▸ **TASK REQUIREMENTS**: Once you have read the data below, please repeat all of it exactly.

▸ **Saved data entries**:
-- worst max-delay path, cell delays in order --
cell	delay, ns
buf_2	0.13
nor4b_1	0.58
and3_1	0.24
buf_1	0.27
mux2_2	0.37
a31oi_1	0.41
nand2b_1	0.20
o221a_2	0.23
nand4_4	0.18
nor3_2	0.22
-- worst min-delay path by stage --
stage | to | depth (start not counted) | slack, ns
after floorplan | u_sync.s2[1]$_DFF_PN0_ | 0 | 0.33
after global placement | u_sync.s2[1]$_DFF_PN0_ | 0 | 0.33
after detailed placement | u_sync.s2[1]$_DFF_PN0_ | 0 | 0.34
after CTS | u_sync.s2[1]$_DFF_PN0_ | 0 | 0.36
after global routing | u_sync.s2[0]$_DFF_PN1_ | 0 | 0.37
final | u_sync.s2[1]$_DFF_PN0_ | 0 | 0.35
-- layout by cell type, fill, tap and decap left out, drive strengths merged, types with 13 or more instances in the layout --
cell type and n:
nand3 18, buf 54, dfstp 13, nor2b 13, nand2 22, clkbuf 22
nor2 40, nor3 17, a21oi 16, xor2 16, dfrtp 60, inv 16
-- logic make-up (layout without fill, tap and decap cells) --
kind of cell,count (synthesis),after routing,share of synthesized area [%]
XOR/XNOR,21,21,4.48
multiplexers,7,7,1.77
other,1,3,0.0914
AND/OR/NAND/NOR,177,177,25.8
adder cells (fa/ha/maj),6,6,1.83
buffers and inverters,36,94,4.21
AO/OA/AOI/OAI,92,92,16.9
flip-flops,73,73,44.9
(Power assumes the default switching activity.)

▸ **THE ANSWER**:
-- worst max-delay path, cell delays in order --
cell	delay, ns
buf_2	0.13
nor4b_1	0.58
and3_1	0.24
buf_1	0.27
mux2_2	0.37
a31oi_1	0.41
nand2b_1	0.20
o221a_2	0.23
nand4_4	0.18
nor3_2	0.22
-- worst min-delay path by stage --
stage | to | depth (start not counted) | slack, ns
after floorplan | u_sync.s2[1]$_DFF_PN0_ | 0 | 0.33
after global placement | u_sync.s2[1]$_DFF_PN0_ | 0 | 0.33
after detailed placement | u_sync.s2[1]$_DFF_PN0_ | 0 | 0.34
after CTS | u_sync.s2[1]$_DFF_PN0_ | 0 | 0.36
after global routing | u_sync.s2[0]$_DFF_PN1_ | 0 | 0.37
final | u_sync.s2[1]$_DFF_PN0_ | 0 | 0.35
-- layout by cell type, fill, tap and decap left out, drive strengths merged, types with 13 or more instances in the layout --
cell type and n:
nand3 18, buf 54, dfstp 13, nor2b 13, nand2 22, clkbuf 22
nor2 40, nor3 17, a21oi 16, xor2 16, dfrtp 60, inv 16
-- logic make-up (layout without fill, tap and decap cells) --
kind of cell,count (synthesis),after routing,share of synthesized area [%]
XOR/XNOR,21,21,4.48
multiplexers,7,7,1.77
other,1,3,0.0914
AND/OR/NAND/NOR,177,177,25.8
adder cells (fa/ha/maj),6,6,1.83
buffers and inverters,36,94,4.21
AO/OA/AOI/OAI,92,92,16.9
flip-flops,73,73,44.9
(Power assumes the default switching activity.)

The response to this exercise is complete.